Bitte nicht trocken

Saisongebäck In Bäckereien und Geschäften gibt es jetzt wieder Lebkuchen. Der "Falter" naschte test.

Stadtleben | Christopher Wurmdobler | aus FALTER 48/00 vom 29.11.2000

Das schmeckt wie früher", preist die Verkäuferin in der kleinen Bäckerei Wehhofer in der Esterhazygasse ihre hausgemachten Lebkuchen an. "Mit Powidl und Apfelmus, das macht sie so schön schwer und feucht." Die Konkurrenz würde oft Backmischungen verwenden, und die Lebkuchen seien dann ganz leicht und trocken: "Ich warne Sie!"

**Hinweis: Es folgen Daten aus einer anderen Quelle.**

From an optimization exercise on the open Yosys and OpenROAD flow, aimed at small area, a short achievable clock period and few clock cycles; shortcuts taken in it are not production practice. Function was checked by simulation only, so behaviour that the tests miss may differ from the original.

===== design/flow/run.sh =====
#!/bin/bash
# synth_recipe.tcl (not shown) runs the flow's synth.tcl, then flattens the netlist and writes it again
# the make line also repeats each setting of config.mk as NAME=value (left out here)
make -C /OpenROAD-flow-scripts/flow DESIGN_CONFIG=/design/flow/config.mk WORK_HOME=/design/flow/orfs CLKGATE_MAP_FILE= SYNTH_SCRIPT=/design/flow/synth_recipe.tcl finish

===== design/flow/config.mk =====
export PLATFORM = sky130hd
export DESIGN_NAME = TopLevel
export DESIGN_NICKNAME = TopLevel
export VERILOG_FILES = /design/flow/design.v
export SDC_FILE = /design/flow/constraint.sdc
export NUM_CORES = 4
export LEC_CHECK = 0
export CAP_MARGIN = 20
export CORE_MARGIN = 2
export CORE_UTILIZATION = 45
export SLEW_MARGIN = 20

===== design/flow/constraint.sdc =====
create_clock -name core_clock -period 130.0 [get_ports {clk}]
set_input_delay 26.0000 -clock core_clock [delete_from_list [all_inputs] [get_ports {clk}]]
set_output_delay 26.0000 -clock core_clock [all_outputs]
set_load 0.01 [all_outputs]

===== design/flow/design.v =====
module Register_file (
    input  logic        clk,
    input  logic        we,
    input  logic [4:0]  waddr,
    input  logic [31:0] wdata,
    input  logic [4:0]  raddr1,
    input  logic [4:0]  raddr2,
    output logic [31:0] rdata1,
    output logic [31:0] rdata2
);
    logic [31:0] regs [1:31];
    always_ff @(posedge clk)
        if (we && waddr != 5'd0) regs[waddr] <= wdata;
    always_comb begin
        rdata1 = (raddr1 == 5'd0) ? 32'd0 : regs[raddr1];
        rdata2 = (raddr2 == 5'd0) ? 32'd0 : regs[raddr2];
    end
endmodule
module mdu (
    input  logic        clk,
    input  logic        rst,
    input  logic        start,       
    input  logic [2:0]  f3,
    input  logic [31:0] a,
    input  logic [31:0] b,
    output logic        done,        
    output logic [31:0] result
);
    logic        busy;
    logic [2:0]  cnt;
    logic [32:0] H;      
    logic [31:0] L;      
    wire is_div = f3[2];
    wire sa = (f3[1:0] == 2'b01) | (f3[1:0] == 2'b10);    
    wire sb = (f3[1:0] == 2'b01);                         
    wire signed [32:0] a_val  = {sa & a[31], a};
    wire        [7:0]  mchunk = busy ? L[7:0] : b[7:0];
    wire signed [8:0]  m      = {busy & (cnt == 3'd3) & sb & L[7], mchunk};
    wire signed [32:0] h_in   = busy ? H : 33'sd0;
    wire signed [41:0] t      = h_in + a_val * m;
    wire mul_zero = (a == 32'd0) | (b == 32'd0);
    wire sgn   = ~f3[0];
    wire a_neg = sgn & a[31];
    wire b_neg = sgn & b[31];
    wire [31:0] ua = a_neg ? -a : a;
    wire [31:0] ud = b_neg ? -b : b;
    wire b_zero = (b == 32'd0);
    wire a_lt   = ua < ud;
    function automatic [63:0] divstep(input [31:0] r, input [31:0] q, input [31:0] d);
        logic [32:0] tt, dd;
        tt = {r, q[31]};
        dd = tt - {1'b0, d};
        if (!dd[32]) divstep = {dd[31:0], q[30:0], 1'b1};
        else         divstep = {tt[31:0], q[30:0], 1'b0};
    endfunction
    logic [63:0] s1, s2, s3, s4;
    always_comb begin
        s1 = divstep(H[31:0], L, ud);
        s2 = divstep(s1[63:32], s1[31:0], ud);
        s3 = divstep(s2[63:32], s2[31:0], ud);
        s4 = divstep(s3[63:32], s3[31:0], ud);
    end
    wire        q_neg = sgn & (a[31] ^ b[31]);
    wire [31:0] dx    = f3[1] ? s4[63:32] : s4[31:0];
    wire        dneg  = f3[1] ? a_neg : q_neg;
    wire [31:0] dres  = dneg ? -dx : dx;
    always_comb begin
        if (!busy) begin
            if (is_div) begin
                done   = start & (b_zero | a_lt);
                result = f3[1] ? a : {32{b_zero}};
            end else begin
                done   = start & mul_zero;
                result = 32'd0;
            end
        end else begin
            if (is_div) begin
                done   = (cnt == 3'd7);
                result = dres;
            end else begin
                done   = (cnt == 3'd3);
                result = (f3[1:0] == 2'b00) ? {t[7:0], L[31:8]} : t[39:8];
            end
        end
    end
    always_ff @(posedge clk) begin
        if (rst)
            busy <= 1'b0;
        else if (busy) begin
            if (done) busy <= 1'b0;
        end else if (start & ~done)
            busy <= 1'b1;
        if (!busy) cnt <= is_div ? 3'd0 : 3'd1;
        else       cnt <= cnt + 3'd1;
        if (is_div) begin
            if (!busy) begin H <= 33'd0; L <= ua; end
            else begin H <= {1'b0, s4[63:32]}; L <= s4[31:0]; end
        end else begin
            H <= t[40:8];
            L <= {t[7:0], busy ? L[31:8] : b[31:8]};
        end
    end
endmodule
module TopLevel (
    input  logic        clk,
    input  logic        rst,
    output logic [31:0] imem_addr,
    input  logic [31:0] imem_rdata,
    output logic        dmem_we,
    output logic [3:0]  dmem_mask,
    output logic [31:0] dmem_addr,
    output logic [31:0] dmem_wdata,
    input  logic [31:0] dmem_rdata
);
    logic [31:2] pc_f;           
    logic [31:2] pc_x;           
    logic [31:2] ir;             
    logic        v_x;            
    logic [31:0] res_m;          
    logic [31:0] sd_m;           
    logic [3:0]  mask_m;
    logic        we_m;           
    logic        wen_m;          
    logic        ld_m;           
    logic [4:0]  rd_m;
    logic [2:0]  lf3_m;          
    assign imem_addr  = {pc_f, 2'b00};
    assign dmem_we    = we_m;
    assign dmem_mask  = mask_m;
    assign dmem_addr  = res_m;
    assign dmem_wdata = sd_m;
    wire [4:0] opc      = ir[6:2];
    wire       op_lui   = (opc == 5'b01101);
    wire       op_auipc = (opc == 5'b00101);
    wire       op_jal   = (opc == 5'b11011);
    wire       op_jalr  = (opc == 5'b11001);
    wire       op_br    = (opc == 5'b11000);
    wire       op_load  = (opc == 5'b00000);
    wire       op_store = (opc == 5'b01000);
    wire       op_imm   = (opc == 5'b00100);
    wire       op_reg   = (opc == 5'b01100);
    wire [2:0] f3       = ir[14:12];
    wire [4:0] rd       = ir[11:7];
    wire [4:0] rs1      = ir[19:15];
    wire [4:0] rs2      = ir[24:20];
    wire       is_mdu   = op_reg & ir[25];
    wire       writes   = (op_lui | op_auipc | op_jal | op_jalr | op_load | op_imm | op_reg) & (rd != 5'd0);
    wire       uses1    = ~(op_lui | op_auipc | op_jal);
    wire       uses2    = op_reg | op_store | op_br;
    wire [31:0] imm_i = {{20{ir[31]}}, ir[31:20]};
    wire [31:0] imm_s = {{20{ir[31]}}, ir[31:25], ir[11:7]};
    wire [31:0] imm_u = {ir[31:12], 12'b0};
    wire [31:2] imm_b = {{19{ir[31]}}, ir[31], ir[7], ir[30:25], ir[11:9]};
    wire [31:2] imm_j = {{11{ir[31]}}, ir[31], ir[19:12], ir[20], ir[30:22]};
    logic [31:0] rf1, rf2, wb;
    Register_file regfile (
        .clk(clk), .we(wen_m), .waddr(rd_m), .wdata(wb),
        .raddr1(rs1), .raddr2(rs2), .rdata1(rf1), .rdata2(rf2));
    wire fwd1 = wen_m & (rd_m == rs1);
    wire fwd2 = wen_m & (rd_m == rs2);
    wire [31:0] rs1v = fwd1 ? res_m : rf1;
    wire [31:0] rs2v = fwd2 ? res_m : rf2;
    wire load_use = ld_m & ((uses1 & (rd_m == rs1)) | (uses2 & (rd_m == rs2)));
    wire [31:0] a_op = op_auipc ? {pc_x, 2'b00} : (op_lui ? 32'd0 : rs1v);
    wire [31:0] b_op = (op_reg | op_br) ? rs2v : (op_store ? imm_s : ((op_lui | op_auipc) ? imm_u : imm_i));
    wire        sub  = op_br | (op_reg & ((f3 == 3'b000 & ir[30]) | f3 == 3'b010 | f3 == 3'b011))
                             | (op_imm & (f3 == 3'b010 | f3 == 3'b011));
    wire [32:0] sum  = {1'b0, a_op} + {1'b0, b_op ^ {32{sub}}} + {32'd0, sub};
    wire        eq   = (sum[31:0] == 32'd0);
    wire        ltu  = ~sum[32];
    wire        lt   = (a_op[31] ^ b_op[31]) ? a_op[31] : sum[31];
    wire        sh_left = ~f3[2];
    logic [31:0] a_rev, sh_in, sh_r, sh_out;
    always_comb for (int i = 0; i < 32; i++) a_rev[i] = a_op[31 - i];
    assign sh_in = sh_left ? a_rev : a_op;
    wire        sh_fill = ir[30] & a_op[31] & ~sh_left;
    assign sh_r = 32'($signed({sh_fill, sh_in}) >>> b_op[4:0]);
    always_comb for (int i = 0; i < 32; i++) sh_out[i] = sh_left ? sh_r[31 - i] : sh_r[i];
    logic [31:0] alu;
    always_comb begin
        case (f3)
            3'b000:  alu = sum[31:0];
            3'b010:  alu = {31'd0, lt};
            3'b011:  alu = {31'd0, ltu};
            3'b100:  alu = a_op ^ b_op;
            3'b110:  alu = a_op | b_op;
            3'b111:  alu = a_op & b_op;
            default: alu = sh_out;
        endcase
    end
    logic        md_done;
    logic [31:0] md_res;
    mdu muldiv (
        .clk(clk), .rst(rst), .start(v_x & is_mdu & ~load_use), .f3(f3),
        .a(rs1v), .b(rs2v), .done(md_done), .result(md_res));
    wire        cond  = (f3[2] ? (f3[1] ? ltu : lt) : eq) ^ f3[0];
    wire        redir = op_jal | op_jalr | (op_br & cond);
    wire [31:2] pc_t  = pc_x + (op_br ? imm_b : imm_j);
    wire [31:2] tgt   = op_jalr ? sum[31:2] : pc_t;
    logic [31:0] xres;
    always_comb begin
        if (op_jal | op_jalr)          xres = {pc_f, 2'b00};    
        else if (is_mdu)               xres = md_res;
        else if (op_reg | op_imm)      xres = alu;
        else                           xres = sum[31:0];
    end
    logic [31:0] sd;
    logic [3:0]  mask;
    always_comb begin
        if (f3[1]) begin
            sd = rs2v; mask = 4'b1111;
        end else if (f3[0]) begin
            sd = {2{rs2v[15:0]}}; mask = sum[1] ? 4'b1100 : 4'b0011;
        end else begin
            sd = {4{rs2v[7:0]}}; mask = 4'b0001 << sum[1:0];
        end
    end
    wire stall = v_x & (load_use | (is_mdu & ~md_done));
    wire go    = v_x & ~stall;
    always_ff @(posedge clk) begin
        if (rst) begin
            pc_f <= 30'd0;
            v_x  <= 1'b0;
        end else if (!stall) begin
            if (go & redir) begin
                pc_f <= tgt;
                v_x  <= 1'b0;
            end else begin
                pc_f <= pc_f + 30'd1;
                v_x  <= 1'b1;
            end
        end
    end
    always_ff @(posedge clk)
        if (!stall) begin
            ir   <= imem_rdata[31:2];
            pc_x <= pc_f;
        end
    always_ff @(posedge clk) begin
        if (rst) begin
            we_m  <= 1'b0;
            wen_m <= 1'b0;
            ld_m  <= 1'b0;
        end else begin
            we_m  <= go & op_store;
            wen_m <= go & writes;
            ld_m  <= go & op_load & writes;
        end
        res_m  <= xres;
        sd_m   <= sd;
        mask_m <= mask;
        rd_m   <= rd;
        lf3_m  <= f3;
    end
    wire [31:0] ld_sh = dmem_rdata >> {res_m[1:0], 3'b000};
    logic [31:0] ldata;
    always_comb begin
        case (lf3_m[1:0])
            2'b00:   ldata = {{24{~lf3_m[2] & ld_sh[7]}},  ld_sh[7:0]};
            2'b01:   ldata = {{16{~lf3_m[2] & ld_sh[15]}}, ld_sh[15:0]};
            default: ldata = dmem_rdata;
        endcase
    end
    assign wb = ld_m ? ldata : res_m;
endmodule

Lebkuchen heißen Lebkuchen, weil der Name vom lateinischen Wort"libum" (Fladen, Kuchen, Opferkuchen) abstammt. Als Namensgeber kämen aber auch "leb" (Laib, hergeleitet von der meist runden, in der Mitte etwas bauchigen Form des Lebkuchens) oder "Lebenskuchen" wegen seiner angeblich heilsamen Wirkung infrage. Tatsache ist, dass die meisten Menschen die würzigen, meist verzierten Küchlein aus Roggenteig einfach für ihr Leben gern verzehren. Besonders zur Weihnachtszeit. Viele Wiener Bäcker, aber auch die Industrie produziert Lebkuchen, die alle anders aussehen und schmecken. Was daran liegt, dass meist nach alten (und geheimen!) Familienrezepten gebacken wird.